_Task instructions_
The reply to the records below should contain exactly the lines from the line with "-5,9 +5,12 @@" through the line with "metrics, run 2", and nothing besides.

_Entries supplied_
=-=-=
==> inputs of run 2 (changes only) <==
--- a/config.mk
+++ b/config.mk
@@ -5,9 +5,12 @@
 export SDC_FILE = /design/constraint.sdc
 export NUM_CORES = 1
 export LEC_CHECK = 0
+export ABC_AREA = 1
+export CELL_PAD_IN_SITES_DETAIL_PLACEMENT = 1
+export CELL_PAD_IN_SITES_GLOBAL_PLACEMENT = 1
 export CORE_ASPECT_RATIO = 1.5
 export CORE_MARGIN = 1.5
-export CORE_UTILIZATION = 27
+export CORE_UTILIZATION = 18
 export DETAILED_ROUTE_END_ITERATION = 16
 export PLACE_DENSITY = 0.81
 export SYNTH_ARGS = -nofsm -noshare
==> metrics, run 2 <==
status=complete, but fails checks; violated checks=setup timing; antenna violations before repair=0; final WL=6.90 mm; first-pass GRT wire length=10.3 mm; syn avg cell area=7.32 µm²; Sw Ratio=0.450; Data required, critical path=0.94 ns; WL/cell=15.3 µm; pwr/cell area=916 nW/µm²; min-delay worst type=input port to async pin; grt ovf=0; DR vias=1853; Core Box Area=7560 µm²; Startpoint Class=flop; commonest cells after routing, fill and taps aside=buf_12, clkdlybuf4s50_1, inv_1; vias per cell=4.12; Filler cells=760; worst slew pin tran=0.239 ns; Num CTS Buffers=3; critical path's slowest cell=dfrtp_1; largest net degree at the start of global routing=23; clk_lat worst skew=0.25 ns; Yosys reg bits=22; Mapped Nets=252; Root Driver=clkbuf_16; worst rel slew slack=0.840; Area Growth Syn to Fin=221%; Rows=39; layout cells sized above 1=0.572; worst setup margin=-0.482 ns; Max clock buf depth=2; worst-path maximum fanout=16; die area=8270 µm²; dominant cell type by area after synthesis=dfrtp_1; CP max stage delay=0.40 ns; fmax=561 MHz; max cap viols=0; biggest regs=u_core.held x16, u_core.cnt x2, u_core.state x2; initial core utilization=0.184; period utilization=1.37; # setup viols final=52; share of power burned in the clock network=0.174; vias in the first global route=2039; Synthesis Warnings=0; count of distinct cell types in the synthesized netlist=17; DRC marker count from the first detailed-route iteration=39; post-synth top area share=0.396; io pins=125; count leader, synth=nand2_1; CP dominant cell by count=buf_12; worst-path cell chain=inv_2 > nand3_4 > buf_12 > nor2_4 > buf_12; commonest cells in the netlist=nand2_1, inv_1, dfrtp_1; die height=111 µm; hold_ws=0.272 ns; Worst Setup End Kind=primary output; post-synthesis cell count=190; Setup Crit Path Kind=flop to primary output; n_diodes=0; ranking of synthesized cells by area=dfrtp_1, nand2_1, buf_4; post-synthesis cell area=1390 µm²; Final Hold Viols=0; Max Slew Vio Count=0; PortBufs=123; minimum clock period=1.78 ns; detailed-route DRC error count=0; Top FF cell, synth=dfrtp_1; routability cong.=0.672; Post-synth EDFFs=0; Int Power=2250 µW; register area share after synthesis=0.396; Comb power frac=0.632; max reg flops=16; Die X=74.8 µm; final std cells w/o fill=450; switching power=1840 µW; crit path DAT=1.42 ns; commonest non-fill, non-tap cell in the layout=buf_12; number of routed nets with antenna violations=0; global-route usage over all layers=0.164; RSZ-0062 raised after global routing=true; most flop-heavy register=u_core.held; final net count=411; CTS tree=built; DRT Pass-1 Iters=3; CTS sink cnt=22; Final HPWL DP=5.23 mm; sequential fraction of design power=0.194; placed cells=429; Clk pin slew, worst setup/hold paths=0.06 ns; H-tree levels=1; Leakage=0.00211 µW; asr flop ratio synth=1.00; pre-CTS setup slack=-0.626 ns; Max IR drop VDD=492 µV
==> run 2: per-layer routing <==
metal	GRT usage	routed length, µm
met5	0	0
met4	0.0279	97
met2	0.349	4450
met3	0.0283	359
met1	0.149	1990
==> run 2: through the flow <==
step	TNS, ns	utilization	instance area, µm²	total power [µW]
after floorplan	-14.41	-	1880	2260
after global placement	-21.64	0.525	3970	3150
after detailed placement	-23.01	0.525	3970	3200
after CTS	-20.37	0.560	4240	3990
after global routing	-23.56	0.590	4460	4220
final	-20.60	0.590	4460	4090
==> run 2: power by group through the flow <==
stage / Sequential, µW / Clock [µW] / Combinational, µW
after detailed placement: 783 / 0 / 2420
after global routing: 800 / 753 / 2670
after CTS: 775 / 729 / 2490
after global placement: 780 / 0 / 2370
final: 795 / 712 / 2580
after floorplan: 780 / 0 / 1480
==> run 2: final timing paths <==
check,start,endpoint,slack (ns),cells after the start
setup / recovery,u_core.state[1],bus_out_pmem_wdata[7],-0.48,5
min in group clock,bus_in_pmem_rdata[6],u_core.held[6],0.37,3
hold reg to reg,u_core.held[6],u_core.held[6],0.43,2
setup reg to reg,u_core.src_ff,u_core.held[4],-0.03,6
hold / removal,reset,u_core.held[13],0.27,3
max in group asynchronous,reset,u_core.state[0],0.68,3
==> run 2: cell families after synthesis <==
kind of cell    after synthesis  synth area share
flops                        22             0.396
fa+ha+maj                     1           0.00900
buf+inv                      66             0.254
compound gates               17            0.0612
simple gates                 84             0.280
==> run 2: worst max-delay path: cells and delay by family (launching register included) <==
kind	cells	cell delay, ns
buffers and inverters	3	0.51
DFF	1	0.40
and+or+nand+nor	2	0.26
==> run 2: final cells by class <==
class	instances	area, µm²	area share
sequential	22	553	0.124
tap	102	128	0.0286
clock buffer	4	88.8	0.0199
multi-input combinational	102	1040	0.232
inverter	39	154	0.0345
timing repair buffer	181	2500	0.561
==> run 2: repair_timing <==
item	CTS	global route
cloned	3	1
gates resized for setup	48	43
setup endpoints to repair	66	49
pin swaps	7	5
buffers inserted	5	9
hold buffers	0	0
<file path="src/rtl/iomem_dbg_master.sv">
// Byte-stream debug initiator: 'W'/'R' command frames become single 32-bit iomem transactions.
// Define IOMEM_DBG_TIMEOUT_EN to build the BUS watchdog (answers 'T' after TIMEOUT cycles).
module iomem_dbg_master #(
  parameter int TIMEOUT = 255
) (
  input  logic        clk,
  input  logic        resetn,
  input  logic        rx_valid,
  output logic        rx_ready,
  input  logic [7:0]  rx_data,
  output logic        tx_valid,
  input  logic        tx_ready,
  output logic [7:0]  tx_data,
  output logic        iomem_valid,
  input  logic        iomem_ready,
  output logic [3:0]  iomem_wstrb,
  output logic [31:0] iomem_addr,
  output logic [31:0] iomem_wdata,
  input  logic [31:0] iomem_rdata,
  output logic        busy
);
  typedef enum logic [2:0] {IDLE, ADDR, WDATA, BUS, RESP} state_t;

  state_t      state, state_d;
  logic [1:0]  byte_cnt, byte_cnt_d;
  logic        is_write, is_write_d;
  logic [31:0] addr_d, wdata_d;
  logic [31:0] resp, resp_d;
  logic [2:0]  resp_cnt, resp_cnt_d;
  logic        rx_fire, tx_fire, expired;

  assign rx_fire = rx_valid && rx_ready;
  assign tx_fire = tx_valid && tx_ready;
  assign tx_data = resp[7:0];

`ifdef IOMEM_DBG_TIMEOUT_EN
  logic [15:0] wdog;

  // Counts completed BUS cycles; zero on the first BUS cycle.
  always_ff @(posedge clk) begin
    if (!resetn || state != BUS) wdog <= '0;
    else                         wdog <= wdog + 16'd1;
  end

  assign expired = (wdog == 16'(TIMEOUT - 1));
`else
  // No watchdog in this build; the parameter stays for a uniform interface.
  localparam int unused_timeout = TIMEOUT;
  assign expired = 1'b0;
`endif

  always_comb begin
    state_d    = state;
    byte_cnt_d = byte_cnt;
    is_write_d = is_write;
    addr_d     = iomem_addr;
    wdata_d    = iomem_wdata;
    resp_d     = resp;
    resp_cnt_d = resp_cnt;
    case (state)
      IDLE: if (rx_fire) begin
        if (rx_data == 8'h57 || rx_data == 8'h52) begin
          is_write_d = (rx_data == 8'h57);
          byte_cnt_d = '0;
          state_d    = ADDR;
        end else begin
          resp_d     = 32'h0000_003F;
          resp_cnt_d = 3'd1;
          state_d    = RESP;
        end
      end
      ADDR: if (rx_fire) begin
        addr_d     = {rx_data, iomem_addr[31:8]};
        byte_cnt_d = byte_cnt + 2'd1;
        if (byte_cnt == 2'd3) state_d = is_write ? WDATA : BUS;
      end
      WDATA: if (rx_fire) begin
        wdata_d    = {rx_data, iomem_wdata[31:8]};
        byte_cnt_d = byte_cnt + 2'd1;
        if (byte_cnt == 2'd3) state_d = BUS;
      end
      BUS: begin
        // A completion in the expiry cycle still counts as a normal completion.
        if (iomem_valid && iomem_ready) begin
          resp_d     = is_write ? 32'h0000_004B : iomem_rdata;
          resp_cnt_d = is_write ? 3'd1 : 3'd4;
          state_d    = RESP;
        end else if (expired) begin
          resp_d     = 32'h0000_0054;
          resp_cnt_d = 3'd1;
          state_d    = RESP;
        end
      end
      RESP: if (tx_fire) begin
        resp_d     = {8'h00, resp[31:8]};
        resp_cnt_d = resp_cnt - 3'd1;
        if (resp_cnt == 3'd1) state_d = IDLE;
      end
      default: state_d = IDLE;
    endcase
  end

  always_ff @(posedge clk) begin
    if (!resetn) begin
      state       <= IDLE;
      byte_cnt    <= '0;
      is_write    <= 1'b0;
      iomem_addr  <= '0;
      iomem_wdata <= '0;
      resp        <= '0;
      resp_cnt    <= '0;
      rx_ready    <= 1'b0;
      tx_valid    <= 1'b0;
      iomem_valid <= 1'b0;
      iomem_wstrb <= 4'h0;
      busy        <= 1'b0;
    end else begin
      state       <= state_d;
      byte_cnt    <= byte_cnt_d;
      is_write    <= is_write_d;
      iomem_addr  <= addr_d;
      iomem_wdata <= wdata_d;
      resp        <= resp_d;
      resp_cnt    <= resp_cnt_d;
      // Handshake outputs are decoded from the next state so they stay registered.
      rx_ready    <= (state_d == IDLE) || (state_d == ADDR) || (state_d == WDATA);
      tx_valid    <= (state_d == RESP);
      iomem_valid <= (state_d == BUS);
      iomem_wstrb <= (state_d == BUS && is_write_d) ? 4'hF : 4'h0;
      busy        <= (state_d != IDLE);
    end
  end
endmodule
</file>
<file path="config.mk">
export PLATFORM = sky130hd
export DESIGN_NAME = iomem_dbg_master
export DESIGN_NICKNAME = d
export VERILOG_FILES = /design/src/rtl/iomem_dbg_master.sv
export SDC_FILE = /design/constraint.sdc
export NUM_CORES = 1
export LEC_CHECK = 0
export CORE_MARGIN = 3
export CORE_UTILIZATION = 50
export CTS_CLUSTER_DIAMETER = 100
export CTS_CLUSTER_SIZE = 10
export DETAILED_ROUTE_END_ITERATION = 10
export GPL_TIMING_DRIVEN = 0
export PLACE_DENSITY = 0.82
export SLEW_MARGIN = 30
export SYNTH_ARGS = -nofsm -noshare
export SYNTH_HDL_FRONTEND = slang
export SYNTH_SLANG_ARGS = --single-unit
</file>
<file path="constraint.sdc">
create_clock -name clk -period 2.9 [get_ports clk]
set_input_delay 0.58 -clock clk [delete_from_list [all_inputs] [get_ports clk]]
set_output_delay 0.58 -clock clk [all_outputs]
set_load 0.01 [all_outputs]
</file>
Word-level counts from Yosys, hierarchy flattened
Cells that the tools add are included.
{ "totals": {"input_bits": 45, "register_bits": 113, "romBits": 0, "mem_bits_rw": 0, "mem_count": 0, "latch_bits": 0} }
{ "op_classes": {"multipliers": 0, "eq_ne": 18, "div_mod_pow": 0, "mux": 31, "magnitude_cmp": 0, "shifts": 0, "reduce_logical": 17, "n_bitwise": 0, "n_addsub": 2} }
{ "ops": {"columns": ["cell", "count"], "rows": [
  ["$mux 32", 5],
  ["$pmux 32 s3", 1],
  ["$mux 3", 14],
  ["$eq 8x7->1 const B", 2],
  ["$pmux 3 s5", 1],
  ["$eq 3x2->1 const B", 4],
  ["$ne 2x2->1 const B", 5],
  ["$eq 3x1->1 const B", 3],
  ["$pmux 3 s3", 1],
  ["$eq 3x3->1 const B", 2],
  ["$logic_not 3->1", 2],
  ["$mux 2", 3],
  ["$reduce_bool 3->1", 2],
  ["$reduce_and 5->1", 1],
  ["$logic_and 1x1->1", 4],
  ["$mux 1", 4],
  ["$mux 4", 1],
  ["$pmux 2 s2", 1],
  ["$reduce_and 2->1", 2],
  ["$reduce_and 4->1", 1],
  ["$logic_or 1x1->1", 3],
  ["$sub 3x1->3 const B", 1],
  ["$add 2x1->2 const B", 1],
  ["$eq 2x2->1 const B", 1],
  ["other kinds (3)", 3]
]} }

Longest topological paths before layout
Gate-level depths: netlist of run 1.
{ "logic_depth": {"ltp_word": 8, "ltp_mapped": 8} }

Worst setup path after synthesis of run 1
OpenSTA, ideal clock, no wires.
{ "synth_timing": {"kind": "input -> register", "startpoint": "input rx_data[5]", "endpoint": "register resp[10]", "arrival_ns": 1.668, "setup_ns": 0.122, "path_buffers": 2, "path_slack_ns": 1.110, "path_stages": 7, "cell_sequence": "and4bb_2 > a31oi_1 > o211ai_2 > buf_6 > buf_12 > a221oi_2 > nor3b_2"} }
{ "synth_between": {"elab_chain_len": 4, "elab_cells_between_ends": 5, "classes_between": "3 x eq/ne; 2 x reduce/logical"} }
{ "synth_lines": {"columns": ["item", "line", "source"], "rows": [
  ["start, declared", "10", "input logic [7:0] rx_data,"],
  ["$eq 8x7->1", "62", "if (rx_data == 8'h57 || rx_data == 8'h52) begin"],
  ["$logic_or 1x1->1 *", "62", null],
  ["$ne 2x2->1 (no line) *", null, null],
  ["$reduce_and 5->1 (no line) *", null, null],
  ["end signal, assigned", "123", "resp <= resp_d;"],
  ["end, declared", "28", "logic [31:0] resp, resp_d;"]
]} }
Mark *: on every way between the ends. The rest lies on a longest branch, timed or not.
A chain may end at the register's enable or synchronous reset.

Final worst setup path of run 1
{ "layout_timing": {"startpoint": "input rx_valid", "endpoint": "register resp[11]"} }
{ "layout_between": {"elab_chain_len": 3} }
{ "layout_lines": {"columns": ["item", "line", "source"], "rows": [
  ["start, declared", "8", "input logic rx_valid,"],
  ["$logic_and 1x1->1", "32", "assign rx_fire = rx_valid && rx_ready;"],
  ["$ne 2x2->1 (no line)", null, null],
  ["$reduce_and 5->1 (no line)", null, null]
]} }
No other way between the ends.

==> results of run 1 <==
==> cell usage after synthesis (6+ instances only) <==
| master | number | area share [%] |
|---|---|---|
| nand2_1 | 140 | 11 |
| dfxtp_1 | 110 | 46 |
| a21boi_0 | 34 | 5.4 |
| a21boi_1 | 31 | 4.9 |
| nand3_1 | 27 | 2.8 |
| clkbuf_1 | 25 | 2.0 |
| nor2_1 | 22 | 1.7 |
| o21ai_0 | 21 | 2.2 |
| buf_4 | 18 | 2.8 |
| a221oi_2 | 10 | 3.2 |
| nor3b_1 | 10 | 1.6 |
| nor3b_2 | 10 | 2.6 |
| a221oi_1 | 7 | 1.3 |
| buf_2 | 7 | 0.74 |
| nor2b_1 | 6 | 0.79 |
| o221ai_1 | 6 | 1.1 |
==> tightest hold or removal path, delay by kind of cell (launching register included) <==
kind,cells,cell delay (ns)
simple gates,1,0.05
flops,1,0.32
compound gates,1,0.05
==> path summary, 6_finish.rpt <==
check / cells past startpoint / startpoint / to
worst max-delay path: 8 / rx_valid / resp[11]
worst min-delay path: 2 / iomem_addr[0] / iomem_addr[0]
worst max register to register: 7 / rx_ready / resp[11]
worst min register to register: 2 / iomem_addr[0] / iomem_addr[0]
==> per-layer routing <==
metal,part of all wire (%),global-route usage [%]
met2,49,40.4
met1,43,30.6
met3,6.7,4.09
met4,1.4,8.47
met5,0,0
==> layout make-up <==
class | instances | area share (%)
multi-input cells | 371 | 35.1
flip-flops and latches | 110 | 34.7
repair buffers | 123 | 19.4
plain buffers | 54 | 4.88
well taps | 126 | 2.48
clock buffers | 11 | 2.07
clock inverters | 5 | 1.28
inverters | 2 | 0.118
==> layout by cell type (no fill, tap or decap), types with 18 or more instances in the layout <==
cell type | netlist | routed
dfxtp_1 | 110 | 110
nand2_1 | 140 | 140
nand3_1 | 27 | 27
a21boi_1 | 31 | 31
clkbuf_1 | 25 | 27
clkdlybuf4s50_1 | 0 | 123
a21boi_0 | 34 | 34
buf_4 | 18 | 18
nor2_1 | 22 | 22
o21ai_0 | 21 | 21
=-=-=
_Response_
@@ -5,9 +5,12 @@
 export SDC_FILE = /design/constraint.sdc
 export NUM_CORES = 1
 export LEC_CHECK = 0
+export ABC_AREA = 1
+export CELL_PAD_IN_SITES_DETAIL_PLACEMENT = 1
+export CELL_PAD_IN_SITES_GLOBAL_PLACEMENT = 1
 export CORE_ASPECT_RATIO = 1.5
 export CORE_MARGIN = 1.5
-export CORE_UTILIZATION = 27
+export CORE_UTILIZATION = 18
 export DETAILED_ROUTE_END_ITERATION = 16
 export PLACE_DENSITY = 0.81
 export SYNTH_ARGS = -nofsm -noshare
==> metrics, run 2 <==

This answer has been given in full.